Libération suit la campagne de Sébastien Nadot, prof de gym et candidat néophyte de La République en marche en Haute-Garonne.
«Je suis un bébé Macron, une déclinaison locale du nouveau président. Bien conscient d'avoir été choisi parce que je lui ressemble, y compris sur le côté belle gueule. Je suis la page que l'on tourne par rapport à une histoire ancienne.» Silhouette affûtée dans son costume gris ajusté, teint hâlé et regard charmeur, Sébastien Nadot, 44 ans, candidat de La République en marche (LREM) dans la 10e circonscription de Haute-Garonne, assume son style premier de la classe. Lauréat au concours préparatoire de l'ENA, membre du Conseil économique, social et environnemental, ce prof agrégé d'éducation physique, payé 2 500 euros net par mois, a pris un congé sans solde pour faire la campagne des législatives. Il était le (petit) candidat à la présidentielle du mouvement des progressistes de Robert Hue. Mais il n'a pas obtenu les 500 signatures.
Ici, En marche est arrivé largement en tête au premier tour de la présidentielle.
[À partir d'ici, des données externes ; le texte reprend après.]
==> 03-21: inputs <==
## tt_um_control_top
module tt_um_control_top #(
  parameter ADDRW = 24,
  parameter OPCODEW = 2,
  parameter REQ_QDEPTH = 4,
  parameter COMP_QDEPTH = 4
  ) (
    input  wire       ena,       
    input  wire       clk,       
    input  wire       rst_n,     
    input  wire [7:0] ui_in, 
    output wire [7:0] uo_out, 
    input  wire [7:0] uio_in,     
    output wire [7:0] uio_out, 
    output wire [7:0] uio_oe      
);
make LEC_CHECK=0 ABC_AREA=1 CAP_MARGIN=20 CELL_PAD_IN_SITES_DETAIL_PLACEMENT=1 CELL_PAD_IN_SITES_GLOBAL_PLACEMENT=3 CORE_ASPECT_RATIO=1.87 CORE_MARGIN=2 CORE_UTILIZATION=40 CTS_CLUSTER_SIZE=98 GPL_TIMING_DRIVEN=0 HOLD_SLACK_MARGIN=0.19 MAX_ROUTING_LAYER=met4 PLACE_DENSITY_LB_ADDON=0.3 SETUP_SLACK_MARGIN=2.92 SLEW_MARGIN=20 TNS_END_PERCENT=65 finish   # period 10.0 ns
run.sh (not shown) runs the stock make flow with config.mk's settings and CLKGATE_MAP_FILE=.
==> 06-17 (differences from 03-21) <==
==> flow/config.mk (replaced) <==
export PLATFORM = sky130hd
export DESIGN_NAME = tt_um_control_top
export DESIGN_NICKNAME = tt_um_control_top
export VERILOG_FILES = /design/flow/design.v
export SDC_FILE = /design/flow/constraint.sdc
export NUM_CORES = 4
export LEC_CHECK = 0
export CAP_MARGIN = 20
export CORE_ASPECT_RATIO = 0.7
export CORE_MARGIN = 2
export CORE_UTILIZATION = 71
export PLACE_DENSITY = 0.37
export SLEW_MARGIN = 20
==> flow/constraint.sdc (replaced) <==
create_clock -name core_clock -period 9.82 [get_ports {clk}]
set_input_delay 1.9640 -clock core_clock [delete_from_list [all_inputs] [get_ports {clk}]]
set_output_delay 1.9640 -clock core_clock [all_outputs]
set_load 0.01 [all_outputs]
==> 02-02 (differences from 03-21) <==
==> flow/config.mk (replaced) <==
export PLATFORM = sky130hd
export DESIGN_NAME = tt_um_control_top
export DESIGN_NICKNAME = tt_um_control_top
export VERILOG_FILES = /design/flow/design.v
export SDC_FILE = /design/flow/constraint.sdc
export NUM_CORES = 4
export LEC_CHECK = 0
export CAP_MARGIN = 20
export CORE_MARGIN = 2
export CORE_UTILIZATION = 70
export CTS_CLUSTER_SIZE = 23
export SLEW_MARGIN = 20
==> flow/constraint.sdc (replaced) <==
create_clock -name core_clock -period 3.26 [get_ports {clk}]
set_input_delay 0.6520 -clock core_clock [delete_from_list [all_inputs] [get_ports {clk}]]
set_output_delay 0.6520 -clock core_clock [all_outputs]
set_load 0.01 [all_outputs]
==> flow_summary_export.csv <==
group,metric,value,unit
worst_setup_path,cp_num_cells,12,
worst_setup_path,endpoint,"uo_out[4]",
pwr,switching_share,0.359,
grt,grt_use_met2,0.521,
pwr,comb_power,3.01,mW
finish,seq_share,0.517,
run_status,outcome,"finished clean",
synth,ys_cells,4326,
worst_setup_path,rr_endpoint,"aes_fsm_inst.r_req_data[45]",
The numbers above come from 03-21.

==> flow_summary_export.csv <==
group,metric,value,unit
finish,seq_share,0.550,
worst_setup_path,endpoint,"uo_out[4]",
synth,ys_cells,2784,
synth,synthTopCellsByArea,"dfrtp_1 52%, mux2_2 9.2%, edfxtp_1 8.0%, mux2_1 5.8%, a222oi_1 3.9%",
worst_setup_path,rr_endpoint,"req_queue_inst.aesQueue[3][45]",
grt,grt_use_met2,0.569,
run_status,outcome,"finished clean",
pwr,comb_power,6.26,mW
The numbers above come from 02-02.

==> flow_summary_export.csv <==
group,metric,value,unit
run_status,outcome,"finished clean",
worst_setup_path,cp_num_cells,8,
finish,seq_share,0.562,
pwr,switching_share,0.323,
synth,ys_cells,2784,
pwr,comb_power,1.93,mW
worst_setup_path,endpoint,"uo_out[5]",
The numbers above come from 06-17.


==> inputs of exp/lagoon <==
Starting RTL as in the previous note.
Settings: LEC_CHECK=0, ABC_AREA=1, CAP_MARGIN=20, CELL_PAD_IN_SITES_DETAIL_PLACEMENT=1, CELL_PAD_IN_SITES_GLOBAL_PLACEMENT=0, CORE_MARGIN=9, CORE_UTILIZATION=47, GPL_ROUTABILITY_DRIVEN=0, MIN_ROUTING_LAYER=met2, PLACE_DENSITY_LB_ADDON=0.28, SETUP_SLACK_MARGIN=0.88, SLEW_MARGIN=35; clock period 7.96 ns.
==> inputs of exp/delta, as changes to exp/lagoon <==
Settings changed: ABC_AREA 1 to not set, CELL_PAD_IN_SITES_DETAIL_PLACEMENT 1 to not set, CELL_PAD_IN_SITES_GLOBAL_PLACEMENT 0 to not set, CORE_MARGIN 9 to 2, CORE_UTILIZATION 47 to 65, GPL_ROUTABILITY_DRIVEN 0 to not set, MIN_ROUTING_LAYER met2 to not set, PLACE_DENSITY_LB_ADDON 0.28 to not set, SETUP_SLACK_MARGIN 0.88 to not set, SLEW_MARGIN 35 to 20.
==> flow/constraint.sdc (replaced) <==
create_clock -name core_clock -period 4.49 [get_ports {clk}]
set_input_delay 0.8980 -clock core_clock [delete_from_list [all_inputs] [get_ports {clk}]]
set_output_delay 0.8980 -clock core_clock [all_outputs]
set_load 0.01 [all_outputs]
==> inputs of exp/onyx, as changes to exp/lagoon <==
Settings changed: ABC_AREA 1 to not set, CELL_PAD_IN_SITES_DETAIL_PLACEMENT 1 to not set, CELL_PAD_IN_SITES_GLOBAL_PLACEMENT 0 to not set, CORE_MARGIN 9 to 2, CORE_UTILIZATION 47 to 70, CTS_CLUSTER_DIAMETER set to 54, CTS_CLUSTER_SIZE set to 49, GPL_ROUTABILITY_DRIVEN 0 to not set, MIN_ROUTING_LAYER met2 to not set, PLACE_DENSITY_LB_ADDON 0.28 to not set, SETUP_SLACK_MARGIN 0.88 to 0.9, SLEW_MARGIN 35 to 20.
==> flow/constraint.sdc (replaced) <==
create_clock -name core_clock -period 3.33 [get_ports {clk}]
set_input_delay 0.6660 -clock core_clock [delete_from_list [all_inputs] [get_ports {clk}]]
set_output_delay 0.6660 -clock core_clock [all_outputs]
set_load 0.01 [all_outputs]
==> inputs of exp/umber, as changes to exp/lagoon <==
Settings changed: CELL_PAD_IN_SITES_DETAIL_PLACEMENT 1 to not set, CELL_PAD_IN_SITES_GLOBAL_PLACEMENT 0 to not set, CORE_MARGIN 9 to 2, CORE_UTILIZATION 47 to 72, GPL_ROUTABILITY_DRIVEN 0 to not set, MIN_ROUTING_LAYER met2 to not set, PLACE_DENSITY_LB_ADDON 0.28 to not set, SETUP_SLACK_MARGIN 0.88 to 0.31, SLEW_MARGIN 35 to 20.
==> flow/constraint.sdc (replaced) <==
create_clock -name core_clock -period 3.27 [get_ports {clk}]
set_input_delay 0.6540 -clock core_clock [delete_from_list [all_inputs] [get_ports {clk}]]
set_output_delay 0.6540 -clock core_clock [all_outputs]
set_load 0.01 [all_outputs]
==> notes.md <==
run results: outcome timing/DRC/antenna clean, total sequential power 13400 uW, Logic area 12780 um^2, post-layout utilization of the core 80.58%, clock-pin slew on the worst setup and hold paths 0.06 ns, Worst path top cell family by delay simple AND/OR/NAND/NOR gates, post-layout power 32080 uW, mean post-synth cell area 8.668 um^2, critical path capture point uo_out[1], largest fanout of any net on the critical path 7, site row count 83
the above is filed under exp/umber

==> notes.md <==
run results: outcome timing/DRC/antenna clean, post-layout utilization of the core 71.80%, Worst path top cell family by delay AND-OR/OR-AND gates, mean post-synth cell area 12.88 um^2, critical path capture point uio_out[6], clock-pin slew on the worst setup and hold paths 0.06 ns
the above is filed under exp/delta

==> notes.md <==
run results: outcome timing/DRC/antenna clean, Logic area 12980 um^2, Crit path top cell by count sky130_fd_sc_hd__buf_6, post-layout power 26020 uW, mean post-synth cell area 12.88 um^2, clock-pin slew on the worst setup and hold paths 0.10 ns, largest fanout of any net on the critical path 6, Synth Seq Share 61.12%, depth of the worst register-to-register path 8, final non-filler cell area 39570 um^2, Worst path top cell family by delay simple AND/OR/NAND/NOR gates, site row count 82
the above is filed under exp/onyx

==> notes.md <==
run results: outcome timing/DRC/antenna clean, mean post-synth cell area 8.668 um^2, mux share of post-synthesis cell area 0%, post-layout power 14000 uW, clock-pin slew on the worst setup and hold paths 0.06 ns, total sequential power 5580 uW, count of vias placed by the detailed router 43550, Logic area 12700 um^2, synthesized netlist cell count 4326, critical path capture point uo_out[6], first-pass GRT wire length 198500 um, Yosys chip area 37500 um^2, Worst path top cell family by delay buffers and inverters
the above is filed under exp/lagoon


==> 03-14 <==
tt_um_control_top again, from the RTL that the note above started with.
Settings: LEC_CHECK=0, ABC_AREA=1, CAP_MARGIN=20, CORE_MARGIN=2, CORE_UTILIZATION=72, CTS_CLUSTER_DIAMETER=396, CTS_CLUSTER_SIZE=14, HOLD_SLACK_MARGIN=-0.09, PLACE_DENSITY_LB_ADDON=0.04, SETUP_SLACK_MARGIN=0.9, SLEW_MARGIN=40; clock period 3.33 ns.
==> inputs of 10-09, as changes to 03-14 <==
Settings changed: ABC_AREA 1 to not set, CORE_UTILIZATION 72 to 37, CTS_CLUSTER_DIAMETER 396 to not set, CTS_CLUSTER_SIZE 14 to not set, HOLD_SLACK_MARGIN -0.09 to not set, PLACE_DENSITY_LB_ADDON 0.04 to not set, SETUP_SLACK_MARGIN 0.9 to not set, SLEW_MARGIN 40 to 20.
==> flow/constraint.sdc (replaced) <==
create_clock -name core_clock -period 5.86 [get_ports {clk}]
set_input_delay 1.1720 -clock core_clock [delete_from_list [all_inputs] [get_ports {clk}]]
set_output_delay 1.1720 -clock core_clock [all_outputs]
set_load 0.01 [all_outputs]
==> inputs of 11-01, as changes to 03-14 <==
Settings changed: CTS_CLUSTER_DIAMETER 396 to 397, CTS_CLUSTER_SIZE 14 to 10, HOLD_SLACK_MARGIN -0.09 to not set, PLACE_DENSITY_LB_ADDON 0.04 to not set, SETUP_SLACK_MARGIN 0.9 to 0.96, SLEW_MARGIN 40 to 20.
==> flow/constraint.sdc (replaced) <==
create_clock -name core_clock -period 3.27 [get_ports {clk}]
set_input_delay 0.6540 -clock core_clock [delete_from_list [all_inputs] [get_ports {clk}]]
set_output_delay 0.6540 -clock core_clock [all_outputs]
set_load 0.01 [all_outputs]
==> notes <==
- Worst setup slack: 11-01 < 03-14 < 10-09.
- The highest clock power belongs to 11-01, the lowest to 10-09.
- Wire length: 10-09 < 03-14 < 11-01.
- First-iteration DRC count: 10-09 is smaller than 11-01 (about 40%).
- Against 10-09, the clock-buffer cell count of 11-01 is higher by 7.
- The lowest total power belongs to 10-09, the highest to 11-01.
- Of 10-09 and 03-14, 10-09 has the higher register-to-register slack (gap 1900 ps).
- Between 10-09 and 11-01, the lower non-clock buffer count is in 10-09 (gap 91).
- Critical path depth: 11-01 > 03-14 > 10-09.
- 03-14 finished but failed the layout checks on hold timing. 10-09 completed with no timing, DRC or antenna violations. 11-01 completed with no timing, DRC or antenna violations.
- Via count, highest first: 11-01, 03-14, 10-09.
- Clock skew, lowest first: 10-09, 11-01, 03-14.
==> figures <==
| quantity | 11-01 | 10-09 | 03-14 |
|---|---|---|---|
| OpenROAD warning count | 67 | 56 | 62 |
| Share of the final layout cell area in sequential cells | 0.524 | 0.545 | 0.535 |
| Fin nets | 4332 | 2788 | 4293 |
| Leakage power | 20.0 nW | 18.6 nW | 19.6 nW |
| Ratio of final minimum period to clock period | 0.913 | 0.869 | 0.854 |
| Number of signal-net buffers in the layout | 162 | 71 | 148 |
| Longest individual stage delay on the worst path | 400 ps | 740 ps | 390 ps |
| P_sw | 11.2 mW | 5.03 mW | 10.4 mW |
| Comb_multi_in | 2723 | 1674 | 2723 |
| Outcome | complete, no violations | complete, no violations | failed layout checks |
| Layout check failures | - | - | hold timing |
| Worst Clk Skew | 23.2 ps | 21.4 ps | 35.7 ps |
| Area of the die | 53900 um2 | 99400 um2 | 53900 um2 |
| Synth-to-Final Area Change | 11.5% | 12.1% | 9.19% |
| Worst R2R Path Depth | 8 | 5 | 7 |
| Power attributed to sequential cells | 13.4 mW | 6.67 mW | 13.2 mW |
| Finished layout cell area | 41800 um2 | 40200 um2 | 40900 um2 |
| Top Layer Used | met5 | met4 | met4 |
| Clock buffers | 141 | 134 | 102 |
| Initial antenna violation count | 2 | 0 | 0 |
| Resized Gates After CTS | 137 | 0 | 128 |
| Pre-CTS setup slack | 330 ps | 1520 ps | 307 ps |
| Chip height | 232 um | 315 um | 232 um |
| Number of tap instances | 680 | 1276 | 680 |
Power and IR drop assume default switching activity.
Mais sur ce territoire tenu à la fois par Alain Chatillon, sénateur et maire UDI de Revel, Kader Arif, député PS sortant, et Georges Méric, président PS du département, il va falloir mettre la main à la pâte. «Ce n'est pas tout d'avoir une bonne tête, des diplômes et d'avoir conseillé le nouveau président sur son programme éducatif. Ici, personne ne le connaît. Pour les gens, Macron, c'est Paris, la télé», tacle l'un des animateurs de son comité de soutien, «recalé» à l'investiture.
Quatre semaines d'ici au premier tour des législatives : le temps est compté. Régime à base de pâtes et «totale disponibilité» : «C'est un sprint auquel je me suis préparé, affirme Nadot. Dès demain, je serai 24 heures sur 24 sur le terrain, notamment dans les communes rurales, où le score du FN a encore progressé.» Affiches et compte de campagne, profession de foi, tracts, site internet, réseaux sociaux : pour emporter le morceau, le candidat bénéficie de la machine de son parti. Samedi, Nadot a passé la journée à Paris. Au programme : le discours de Macron et des réunions sur le financement de la campagne, le management des équipes locales et des éléments de langage sur les décisions par ordonnances du Président. «Pour expliquer que ce ne sont pas des oukases, mais une activité parlementaire en accéléré. La première concernera la transparence des élus.»
Optimiste, Nadot se voit déjà à l'Assemblée. «La place d'un député est à Paris, pour travailler à l'élaboration des lois. Elle est de défendre son territoire quand une entreprise est en difficulté. Pas de se fabriquer un réseau d'élus locaux pour assurer sa réélection. Si je suis élu, ce sera un one shot.» A l'heure de la pause saucisson-bière-fromage dans un café d'Escalquens, l'avenir immédiat est plus terre à terre. «Et demain, où va-t-on ?» demande-t-il. «Le matin, on a prévu une visite au PMU de Baziège et d'aller à la sortie de l'école en fin d'après-midi», lui répond l'un des animateurs de sa campagne, un retraité, ancien encarté PS.